Mixed in acetone were 100 parts of 1-ethyl-3-methylimidazolium bis(trifluoromethanesulfonyl)imide as an ionic liquid and 10 parts of imidazolium structure-containing polyether compound C having a bis(trifluoromethanesulfonyl)imide anion as a counter anion obtained in Production Example 3. Next, the solvent was distilled off to obtain a transparent ionic composition. Then, the obtained ionic composition was subjected to DSC measurement. In this measurement, no melting point derived from 1-ethyl-3-methylimidazolium bis(trifluoromethanesulfonyl)imide was observed and no glass transition point derived from the polyether compound C was observed between −80° C. and 100° C., based on which it could be confirmed that an ionic composition having no melting point and no glass transition point was obtained.
Mixed in acetone were 100 parts of 1-ethyl-3-methylimidazolium bis(trifluoromethanesulfonyl)imide as an ionic liquid and 100 parts of imidazolium structure-containing polyether compound C having a bis(trifluoromethanesulfonyl)imide anion as a counter anion obtained in Production Example 3. Next, the solvent was distilled off to obtain a transparent ionic composition. Then, the obtained ionic composition was subjected to DSC measurement. In this measurement, no melting point derived from 1-ethyl-3-methylimidazolium bis(trifluoromethanesulfonyl)imide was observed and no glass transition point derived from the polyether compound C was observed between −80° C. and 100° C., based on which it could be confirmed that an ionic composition having no melting point and no glass transition point was obtained.
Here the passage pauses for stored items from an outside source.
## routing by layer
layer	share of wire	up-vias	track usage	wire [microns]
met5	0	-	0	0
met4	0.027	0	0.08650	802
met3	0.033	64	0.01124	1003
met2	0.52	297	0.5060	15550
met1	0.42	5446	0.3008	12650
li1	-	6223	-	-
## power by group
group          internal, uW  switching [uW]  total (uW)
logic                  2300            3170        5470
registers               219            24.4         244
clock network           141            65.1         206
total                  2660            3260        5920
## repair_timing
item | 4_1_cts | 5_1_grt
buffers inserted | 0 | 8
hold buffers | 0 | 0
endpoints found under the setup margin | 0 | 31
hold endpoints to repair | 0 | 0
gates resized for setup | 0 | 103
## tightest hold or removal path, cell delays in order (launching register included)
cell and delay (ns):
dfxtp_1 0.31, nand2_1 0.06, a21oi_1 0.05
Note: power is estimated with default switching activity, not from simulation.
## src/rtl/uart_char_source_pkg.sv

```systemverilog
`default_nettype none
// ============================================================================
// Module      : uart_char_source_pkg
// Description : Shared definitions for the UART character source: character
//               width common with the text output controller, receiver FSM
//               state encodings and the default system clock frequency.
// Revision    : 1.0 - initial release
// ============================================================================
package uart_char_source_pkg;

    // Character code width shared with the text output controller.
    localparam int CHAR_ID_LENGTH = 8;

    // Default system clock frequency in Hz.
    localparam int DEFAULT_CLK_FREQ = 100_000_000;

    // Receiver FSM state encodings.
    typedef enum logic [2:0] {
        ST_IDLE      = 3'd0,
        ST_START     = 3'd1,
        ST_DATA      = 3'd2,
        ST_STOP      = 3'd3,
        ST_WAIT_HIGH = 3'd4
    } rx_state_t;

endpackage : uart_char_source_pkg
`default_nettype wire

```

## src/rtl/uart_char_source_fifo.sv

```systemverilog
`default_nettype none
// ============================================================================
// Module      : char_fifo
// Description : Synchronous FIFO for received characters. Pointers carry one
//               extra bit so full and empty can be told apart. A push to a
//               full FIFO is accepted only if a pop happens in the same cycle;
//               otherwise it is ignored.
// Ports       : clk   - clock (rising edge)
//               reset - synchronous active-high reset (empties the FIFO)
//               push  - write din this cycle
//               din   - write data
//               pop   - read-advance this cycle (ignored when empty)
//               dout  - head entry (valid while empty=0)
//               full  - no free entries
//               empty - no stored entries
// Revision    : 1.0 - initial release
// ============================================================================
module char_fifo #(
    parameter int WIDTH = 8,
    parameter int DEPTH = 4     // power of 2, at least 2
) (
    input  logic             clk,
    input  logic             reset,
    input  logic             push,
    input  logic [WIDTH-1:0] din,
    input  logic             pop,
    output logic [WIDTH-1:0] dout,
    output logic             full,
    output logic             empty
);

    localparam int c_AW = $clog2(DEPTH);

    logic [WIDTH-1:0] r_mem [DEPTH];
    logic [c_AW:0]    r_wr_ptr;
    logic [c_AW:0]    r_rd_ptr;
    logic             w_do_pop;
    logic             w_do_push;

    assign empty = (r_wr_ptr == r_rd_ptr);
    assign full  = (r_wr_ptr[c_AW] != r_rd_ptr[c_AW]) &&
                   (r_wr_ptr[c_AW-1:0] == r_rd_ptr[c_AW-1:0]);

    // The pop frees the head slot first, so a simultaneous push into a full
    // FIFO lands in the slot being vacated.
    assign w_do_pop  = pop && !empty;
    assign w_do_push = push && (!full || w_do_pop);

    assign dout = r_mem[r_rd_ptr[c_AW-1:0]];

    always_ff @(posedge clk) begin
        if (reset) begin
            r_wr_ptr <= '0;
            r_rd_ptr <= '0;
        end else begin
            if (w_do_push) begin
                r_wr_ptr <= r_wr_ptr + 1'b1;
            end
            if (w_do_pop) begin
                r_rd_ptr <= r_rd_ptr + 1'b1;
            end
        end
    end

    // Storage needs no reset: the pointers define which entries are valid.
    always_ff @(posedge clk) begin
        if (w_do_push) begin
            r_mem[r_wr_ptr[c_AW-1:0]] <= din;
        end
    end

endmodule : char_fifo
`default_nettype wire

```

## src/rtl/uart_char_source.sv

```systemverilog
`default_nettype none
// ============================================================================
// Module      : uart_char_source
// Description : 8N1 UART receiver producing a character stream for the text
//               output controller. Validated bytes are buffered in a small
//               FIFO and released as single-cycle write strobes separated by
//               at least WE_GAP clock cycles.
// Ports       : clk       - system clock (rising edge)
//               reset     - synchronous active-high reset
//               rx        - asynchronous UART line, idles high
//               cout      - character code, valid with we, held afterwards
//               we        - one-cycle write strobe
//               frame_err - one-cycle pulse on a low stop bit
//               overflow  - sticky flag: a byte was dropped on a full FIFO
// Revision    : 1.0 - initial release
// ============================================================================
module uart_char_source
    import uart_char_source_pkg::*;
#(
    parameter int CLK_FREQ   = DEFAULT_CLK_FREQ,
    parameter int BAUD       = 9600,
    parameter int OVERSAMPLE = 16,
    parameter int FIFO_DEPTH = 4,
    parameter int WE_GAP     = 4
) (
    input  logic                      clk,
    input  logic                      reset,
    input  logic                      rx,
    output logic [CHAR_ID_LENGTH-1:0] cout,
    output logic                      we,
    output logic                      frame_err,
    output logic                      overflow
);

    localparam int c_DIV     = CLK_FREQ / (BAUD * OVERSAMPLE);
    localparam int c_TW      = (c_DIV > 1) ? $clog2(c_DIV) : 1;
    localparam int c_SW      = (OVERSAMPLE > 1) ? $clog2(OVERSAMPLE) : 1;
    localparam int c_BW      = $clog2(CHAR_ID_LENGTH);
    localparam int c_GW      = (WE_GAP > 1) ? $clog2(WE_GAP + 1) : 1;

    localparam logic [c_TW-1:0] c_TICK_LAST = c_TW'(c_DIV - 1);
    localparam logic [c_SW-1:0] c_SC_MID    = c_SW'(OVERSAMPLE / 2 - 1);
    localparam logic [c_SW-1:0] c_SC_LAST   = c_SW'(OVERSAMPLE - 1);
    localparam logic [c_BW-1:0] c_BIT_LAST  = c_BW'(CHAR_ID_LENGTH - 1);
    localparam logic [c_GW-1:0] c_GAP_LOAD  = c_GW'(WE_GAP - 1);

    // ------------------------------------------------------------------
    // Input synchronizer (resets to the idle-high line level)
    // ------------------------------------------------------------------
    logic r_rx_meta;
    logic r_rxs;

    always_ff @(posedge clk) begin
        if (reset) begin
            r_rx_meta <= 1'b1;
            r_rxs     <= 1'b1;
        end else begin
            r_rx_meta <= rx;
            r_rxs     <= r_rx_meta;
        end
    end

    // ------------------------------------------------------------------
    // Free-running oversample tick; never realigned to a frame, so the
    // start-edge detection uncertainty is one tick period.
    // ------------------------------------------------------------------
    logic [c_TW-1:0] r_tick_cnt;
    logic            w_tick;

    assign w_tick = (r_tick_cnt == c_TICK_LAST);

    always_ff @(posedge clk) begin
        if (reset) begin
            r_tick_cnt <= '0;
        end else if (w_tick) begin
            r_tick_cnt <= '0;
        end else begin
            r_tick_cnt <= r_tick_cnt + 1'b1;
        end
    end

    // ------------------------------------------------------------------
    // Receiver FSM
    // ------------------------------------------------------------------
    rx_state_t                 r_state,  w_state_nxt;
    logic [c_SW-1:0]           r_sc,     w_sc_nxt;
    logic [c_BW-1:0]           r_bit,    w_bit_nxt;
    logic [CHAR_ID_LENGTH-1:0] r_shreg,  w_shreg_nxt;
    logic                      w_push_nxt;
    logic                      w_ferr_nxt;

    // Registered push: the FIFO write happens on the edge after the stop
    // bit is sampled.
    logic                      r_push;
    logic [CHAR_ID_LENGTH-1:0] r_push_data;
    logic                      r_frame_err;

    always_ff @(posedge clk) begin
        if (reset) begin
            r_state     <= ST_IDLE;
            r_sc        <= '0;
            r_bit       <= '0;
            r_shreg     <= '0;
            r_push      <= 1'b0;
            r_push_data <= '0;
            r_frame_err <= 1'b0;
        end else begin
            r_state     <= w_state_nxt;
            r_sc        <= w_sc_nxt;
            r_bit       <= w_bit_nxt;
            r_shreg     <= w_shreg_nxt;
            r_push      <= w_push_nxt;
            r_push_data <= r_shreg;
            r_frame_err <= w_ferr_nxt;
        end
    end

    always_comb begin
        w_state_nxt = r_state;
        w_sc_nxt    = r_sc;
        w_bit_nxt   = r_bit;
        w_shreg_nxt = r_shreg;
        w_push_nxt  = 1'b0;
        w_ferr_nxt  = 1'b0;

        if (w_tick) begin
            case (r_state)
                ST_IDLE: begin
                    if (!r_rxs) begin
                        w_state_nxt = ST_START;
                        w_sc_nxt    = '0;
                    end
                end

                ST_START: begin
                    if (r_sc == c_SC_MID) begin
                        if (!r_rxs) begin
                            w_state_nxt = ST_DATA;
                            w_sc_nxt    = '0;
                            w_bit_nxt   = '0;
                        end else begin
                            // Start bit did not survive to mid-bit: glitch.
                            w_state_nxt = ST_IDLE;
                        end
                    end else begin
                        w_sc_nxt = r_sc + 1'b1;
                    end
                end

                ST_DATA: begin
                    if (r_sc == c_SC_LAST) begin
                        w_sc_nxt    = '0;
                        w_shreg_nxt = {r_rxs, r_shreg[CHAR_ID_LENGTH-1:1]};
                        if (r_bit == c_BIT_LAST) begin
                            w_state_nxt = ST_STOP;
                        end else begin
                            w_bit_nxt = r_bit + 1'b1;
                        end
                    end else begin
                        w_sc_nxt = r_sc + 1'b1;
                    end
                end

                ST_STOP: begin
                    if (r_sc == c_SC_LAST) begin
                        w_sc_nxt = '0;
                        if (r_rxs) begin
                            w_push_nxt  = 1'b1;
                            w_state_nxt = ST_IDLE;
                        end else begin
                            w_ferr_nxt  = 1'b1;
                            w_state_nxt = ST_WAIT_HIGH;
                        end
                    end else begin
                        w_sc_nxt = r_sc + 1'b1;
                    end
                end

                ST_WAIT_HIGH: begin
                    // A held-low (break) line must not retrigger frames.
                    if (r_rxs) begin
                        w_state_nxt = ST_IDLE;
                    end
                end

                default: begin
                    w_state_nxt = ST_IDLE;
                end
            endcase
        end
    end

    // ------------------------------------------------------------------
    // Character buffer
    // ------------------------------------------------------------------
    logic [CHAR_ID_LENGTH-1:0] w_fifo_dout;
    logic                      w_fifo_full;
    logic                      w_fifo_empty;
    logic                      w_pop;
    logic [c_GW-1:0]           r_gap;

    assign w_pop = !w_fifo_empty && (r_gap == '0);

    char_fifo #(
        .WIDTH (CHAR_ID_LENGTH),
        .DEPTH (FIFO_DEPTH)
    ) u_fifo (
        .clk   (clk),
        .reset (reset),
        .push  (r_push),
        .din   (r_push_data),
        .pop   (w_pop),
        .dout  (w_fifo_dout),
        .full  (w_fifo_full),
        .empty (w_fifo_empty)
    );

    // ------------------------------------------------------------------
    // Strobe generation with a minimum gap between write strobes
    // ------------------------------------------------------------------
    logic [CHAR_ID_LENGTH-1:0] r_cout;
    logic                      r_we;
    logic                      r_overflow;

    always_ff @(posedge clk) begin
        if (reset) begin
            r_cout     <= '0;
            r_we       <= 1'b0;
            r_gap      <= '0;
            r_overflow <= 1'b0;
        end else begin
            r_we <= w_pop;
            if (w_pop) begin
                r_cout <= w_fifo_dout;
                r_gap  <= c_GAP_LOAD;
            end else if (r_gap != '0) begin
                r_gap <= r_gap - 1'b1;
            end
            // A simultaneous pop makes room, so only an unaided full push drops.
            if (r_push && w_fifo_full && !w_pop) begin
                r_overflow <= 1'b1;
            end
        end
    end

    assign cout      = r_cout;
    assign we        = r_we;
    assign frame_err = r_frame_err;
    assign overflow  = r_overflow;

endmodule : uart_char_source
`default_nettype wire
```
Mixed in acetone were 100 parts of 1-ethyl-3-methylimidazolium bis(trifluoromethanesulfonyl)imide as an ionic liquid and 400 parts of imidazolium structure-containing polyether compound C having a bis(trifluoromethanesulfonyl)imide anion as a counter anion obtained in Production Example 3. Next, the solvent was distilled off to obtain a transparent ionic composition. Then, the obtained ionic composition was subjected to DSC measurement. In this measurement, no melting point derived from 1-ethyl-3-methylimidazolium bis(trifluoromethanesulfonyl)imide was observed and no glass transition point derived from the polyether compound C was observed between −80° C. and 100° C., based on which it could be confirmed that an ionic composition having no melting point and no glass transition point was obtained.
Mixed in acetone were 100 parts of 1-ethyl-3-methylimidazolium bis(trifluoromethanesulfonyl)imide as an ionic liquid and 25 parts of imidazolium structure-containing polyether compound I having a bis(trifluoromethanesulfonyl)imide anion as a counter anion obtained in Production Example 9. Next, the solvent was distilled off to obtain a transparent ionic composition. Then, the obtained ionic composition was subjected to DSC measurement. In this measurement, no melting point derived from 1-ethyl-3-methylimidazolium bis(trifluoromethanesulfonyl)imide was observed and no glass transition point derived from the polyether compound I was observed between −80° C. and 100° C., based on which it could be confirmed that an ionic composition having no melting point and no glass transition point was obtained.
Mixed in acetone were 100 parts of 1-ethyl-3-methylimidazolium bis(trifluoromethanesulfonyl)imide as an ionic liquid and 100 parts of imidazolium structure-containing polyether compound K having a bis(trifluoromethanesulfonyl)imide anion as a counter anion obtained in Production Example 11. Next, the solvent was distilled off to obtain a transparent ionic composition. Then, the obtained ionic composition was subjected to DSC measurement. In this measurement, no melting point derived from 1-ethyl-3-methylimidazolium bis(trifluoromethanesulfonyl)imide was observed and no glass transition point derived from the polyether compound K was observed between −80° C. and 100° C., based on which it could be confirmed that an ionic composition having no melting point and no glass transition point was obtained.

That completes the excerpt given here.